WHAT TO DO: Please output exactly the part of the records below that opens with the line containing "area share |" and closes with the line containing "worst slack (ns)", both lines included, and nothing else.

** Opening RECORD SET block **

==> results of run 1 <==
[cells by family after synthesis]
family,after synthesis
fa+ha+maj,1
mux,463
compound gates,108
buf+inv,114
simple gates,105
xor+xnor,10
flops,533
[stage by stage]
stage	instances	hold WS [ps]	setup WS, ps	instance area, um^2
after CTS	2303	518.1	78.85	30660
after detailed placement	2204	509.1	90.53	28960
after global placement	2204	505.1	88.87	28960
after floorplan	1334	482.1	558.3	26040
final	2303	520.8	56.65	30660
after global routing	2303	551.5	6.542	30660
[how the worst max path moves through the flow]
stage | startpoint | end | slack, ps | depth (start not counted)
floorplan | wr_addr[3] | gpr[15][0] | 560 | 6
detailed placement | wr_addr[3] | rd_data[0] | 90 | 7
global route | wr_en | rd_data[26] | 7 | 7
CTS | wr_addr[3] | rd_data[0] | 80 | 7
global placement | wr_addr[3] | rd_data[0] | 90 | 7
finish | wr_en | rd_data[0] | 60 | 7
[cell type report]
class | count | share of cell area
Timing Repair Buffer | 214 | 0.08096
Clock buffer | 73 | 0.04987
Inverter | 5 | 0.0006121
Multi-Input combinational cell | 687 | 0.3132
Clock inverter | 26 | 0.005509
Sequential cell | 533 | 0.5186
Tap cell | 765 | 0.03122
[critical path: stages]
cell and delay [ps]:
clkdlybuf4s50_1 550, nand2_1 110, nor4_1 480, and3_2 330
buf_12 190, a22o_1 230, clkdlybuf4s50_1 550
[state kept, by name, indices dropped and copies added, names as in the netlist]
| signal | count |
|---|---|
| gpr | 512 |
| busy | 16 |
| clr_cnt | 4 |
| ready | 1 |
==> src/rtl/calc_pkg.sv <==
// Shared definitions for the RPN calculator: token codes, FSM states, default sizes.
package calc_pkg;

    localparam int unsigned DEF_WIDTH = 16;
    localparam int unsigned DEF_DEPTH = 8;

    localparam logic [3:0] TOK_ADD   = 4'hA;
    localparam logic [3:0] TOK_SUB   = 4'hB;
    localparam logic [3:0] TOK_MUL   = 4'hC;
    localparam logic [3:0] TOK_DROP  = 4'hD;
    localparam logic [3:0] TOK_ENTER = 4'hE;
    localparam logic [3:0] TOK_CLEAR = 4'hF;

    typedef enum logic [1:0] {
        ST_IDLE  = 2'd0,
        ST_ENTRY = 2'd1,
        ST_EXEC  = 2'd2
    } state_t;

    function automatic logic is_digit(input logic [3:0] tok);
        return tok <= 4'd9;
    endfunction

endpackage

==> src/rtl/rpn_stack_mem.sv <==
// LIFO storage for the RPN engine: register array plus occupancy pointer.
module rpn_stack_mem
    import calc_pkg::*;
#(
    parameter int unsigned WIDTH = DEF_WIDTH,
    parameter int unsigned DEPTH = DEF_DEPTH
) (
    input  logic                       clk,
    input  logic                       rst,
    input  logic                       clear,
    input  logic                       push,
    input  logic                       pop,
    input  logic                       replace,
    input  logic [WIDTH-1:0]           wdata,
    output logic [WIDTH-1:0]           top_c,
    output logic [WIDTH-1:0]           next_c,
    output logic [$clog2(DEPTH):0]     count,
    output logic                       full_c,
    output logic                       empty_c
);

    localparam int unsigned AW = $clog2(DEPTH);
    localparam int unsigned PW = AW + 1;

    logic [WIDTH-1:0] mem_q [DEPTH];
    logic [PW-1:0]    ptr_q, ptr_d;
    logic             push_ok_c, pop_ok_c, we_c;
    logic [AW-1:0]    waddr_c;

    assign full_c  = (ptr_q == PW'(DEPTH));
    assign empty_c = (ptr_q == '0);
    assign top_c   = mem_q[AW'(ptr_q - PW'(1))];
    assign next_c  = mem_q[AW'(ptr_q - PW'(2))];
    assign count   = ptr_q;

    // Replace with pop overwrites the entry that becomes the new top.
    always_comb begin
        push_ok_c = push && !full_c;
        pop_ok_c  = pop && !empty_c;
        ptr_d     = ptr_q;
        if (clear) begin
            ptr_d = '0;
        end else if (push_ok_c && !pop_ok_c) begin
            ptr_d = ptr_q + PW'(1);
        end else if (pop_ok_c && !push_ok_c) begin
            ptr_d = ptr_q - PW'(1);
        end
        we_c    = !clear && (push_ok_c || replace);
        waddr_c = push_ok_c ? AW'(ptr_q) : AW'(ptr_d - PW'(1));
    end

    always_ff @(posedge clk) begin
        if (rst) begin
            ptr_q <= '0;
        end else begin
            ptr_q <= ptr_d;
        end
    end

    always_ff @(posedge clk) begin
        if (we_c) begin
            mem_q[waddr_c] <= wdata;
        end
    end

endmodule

** Closing RECORD SET block **
** Opening RECORD SET block **

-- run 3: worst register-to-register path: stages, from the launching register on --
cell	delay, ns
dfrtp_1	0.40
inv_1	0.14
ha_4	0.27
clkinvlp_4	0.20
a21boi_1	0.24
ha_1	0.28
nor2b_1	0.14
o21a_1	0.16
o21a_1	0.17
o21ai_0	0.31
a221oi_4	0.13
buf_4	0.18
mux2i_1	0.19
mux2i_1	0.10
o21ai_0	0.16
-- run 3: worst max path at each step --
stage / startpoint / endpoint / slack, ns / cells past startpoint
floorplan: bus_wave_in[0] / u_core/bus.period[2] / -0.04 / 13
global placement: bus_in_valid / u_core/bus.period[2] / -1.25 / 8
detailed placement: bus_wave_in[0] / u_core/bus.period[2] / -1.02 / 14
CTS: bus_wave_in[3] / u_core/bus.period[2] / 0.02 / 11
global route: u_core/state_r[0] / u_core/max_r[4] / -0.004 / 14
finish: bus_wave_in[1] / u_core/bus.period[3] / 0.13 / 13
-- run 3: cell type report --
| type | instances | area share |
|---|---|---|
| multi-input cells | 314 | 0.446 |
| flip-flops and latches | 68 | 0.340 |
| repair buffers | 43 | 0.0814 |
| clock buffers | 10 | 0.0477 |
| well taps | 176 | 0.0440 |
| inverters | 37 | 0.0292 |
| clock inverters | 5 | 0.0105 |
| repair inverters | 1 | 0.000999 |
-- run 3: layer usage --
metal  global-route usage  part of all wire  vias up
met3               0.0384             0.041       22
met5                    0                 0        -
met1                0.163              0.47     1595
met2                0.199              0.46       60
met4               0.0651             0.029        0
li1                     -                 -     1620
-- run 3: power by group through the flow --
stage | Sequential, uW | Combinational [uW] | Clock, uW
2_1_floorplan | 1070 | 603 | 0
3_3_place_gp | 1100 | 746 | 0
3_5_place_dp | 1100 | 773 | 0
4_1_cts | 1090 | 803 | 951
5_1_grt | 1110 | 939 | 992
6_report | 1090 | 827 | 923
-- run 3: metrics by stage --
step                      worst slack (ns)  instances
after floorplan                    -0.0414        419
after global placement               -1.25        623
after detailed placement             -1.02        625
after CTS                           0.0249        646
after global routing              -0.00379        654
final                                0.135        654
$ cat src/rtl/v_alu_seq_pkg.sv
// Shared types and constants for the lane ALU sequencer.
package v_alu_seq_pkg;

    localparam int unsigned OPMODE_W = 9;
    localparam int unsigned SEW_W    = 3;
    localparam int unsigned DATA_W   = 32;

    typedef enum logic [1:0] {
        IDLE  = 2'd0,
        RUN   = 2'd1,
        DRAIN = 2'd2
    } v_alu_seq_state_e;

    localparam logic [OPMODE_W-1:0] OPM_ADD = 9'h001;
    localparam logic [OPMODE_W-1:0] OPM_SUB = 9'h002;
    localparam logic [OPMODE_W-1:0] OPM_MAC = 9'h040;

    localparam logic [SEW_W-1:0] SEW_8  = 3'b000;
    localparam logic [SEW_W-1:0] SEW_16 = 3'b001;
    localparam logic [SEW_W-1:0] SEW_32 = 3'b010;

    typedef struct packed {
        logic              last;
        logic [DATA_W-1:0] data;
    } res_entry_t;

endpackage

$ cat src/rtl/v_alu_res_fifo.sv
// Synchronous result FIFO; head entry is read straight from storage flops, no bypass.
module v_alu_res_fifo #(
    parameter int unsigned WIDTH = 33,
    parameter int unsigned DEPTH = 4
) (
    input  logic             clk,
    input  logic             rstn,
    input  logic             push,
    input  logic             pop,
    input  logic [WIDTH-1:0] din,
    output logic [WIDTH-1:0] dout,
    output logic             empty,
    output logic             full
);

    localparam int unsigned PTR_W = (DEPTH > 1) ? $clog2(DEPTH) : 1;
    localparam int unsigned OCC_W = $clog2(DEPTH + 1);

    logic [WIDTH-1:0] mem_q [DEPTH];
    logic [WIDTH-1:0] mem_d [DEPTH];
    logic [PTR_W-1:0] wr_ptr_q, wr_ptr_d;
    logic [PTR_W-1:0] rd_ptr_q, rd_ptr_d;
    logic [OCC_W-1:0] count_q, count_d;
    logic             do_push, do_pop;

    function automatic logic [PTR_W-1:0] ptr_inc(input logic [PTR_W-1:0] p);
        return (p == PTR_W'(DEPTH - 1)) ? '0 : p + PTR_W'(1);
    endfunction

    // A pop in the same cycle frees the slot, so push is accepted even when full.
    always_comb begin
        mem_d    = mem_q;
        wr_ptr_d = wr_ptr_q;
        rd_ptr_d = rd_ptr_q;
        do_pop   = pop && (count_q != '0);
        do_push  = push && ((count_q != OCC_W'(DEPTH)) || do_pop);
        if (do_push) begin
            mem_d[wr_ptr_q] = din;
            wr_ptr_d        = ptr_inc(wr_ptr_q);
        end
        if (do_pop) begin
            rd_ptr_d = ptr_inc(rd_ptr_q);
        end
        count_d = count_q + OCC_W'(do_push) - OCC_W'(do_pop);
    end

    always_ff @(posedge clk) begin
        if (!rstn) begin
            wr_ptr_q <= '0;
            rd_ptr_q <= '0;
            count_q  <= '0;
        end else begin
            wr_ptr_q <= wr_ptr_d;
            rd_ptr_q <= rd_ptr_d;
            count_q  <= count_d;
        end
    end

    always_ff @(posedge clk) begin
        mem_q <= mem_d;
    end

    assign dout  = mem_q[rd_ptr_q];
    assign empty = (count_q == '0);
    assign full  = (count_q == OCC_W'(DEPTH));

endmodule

** Closing RECORD SET block **

COMPLETED TASK:
| type | instances | area share |
|---|---|---|
| multi-input cells | 314 | 0.446 |
| flip-flops and latches | 68 | 0.340 |
| repair buffers | 43 | 0.0814 |
| clock buffers | 10 | 0.0477 |
| well taps | 176 | 0.0440 |
| inverters | 37 | 0.0292 |
| clock inverters | 5 | 0.0105 |
| repair inverters | 1 | 0.000999 |
-- run 3: layer usage --
metal  global-route usage  part of all wire  vias up
met3               0.0384             0.041       22
met5                    0                 0        -
met1                0.163              0.47     1595
met2                0.199              0.46       60
met4               0.0651             0.029        0
li1                     -                 -     1620
-- run 3: power by group through the flow --
stage | Sequential, uW | Combinational [uW] | Clock, uW
2_1_floorplan | 1070 | 603 | 0
3_3_place_gp | 1100 | 746 | 0
3_5_place_dp | 1100 | 773 | 0
4_1_cts | 1090 | 803 | 951
5_1_grt | 1110 | 939 | 992
6_report | 1090 | 827 | 923
-- run 3: metrics by stage --
step                      worst slack (ns)  instances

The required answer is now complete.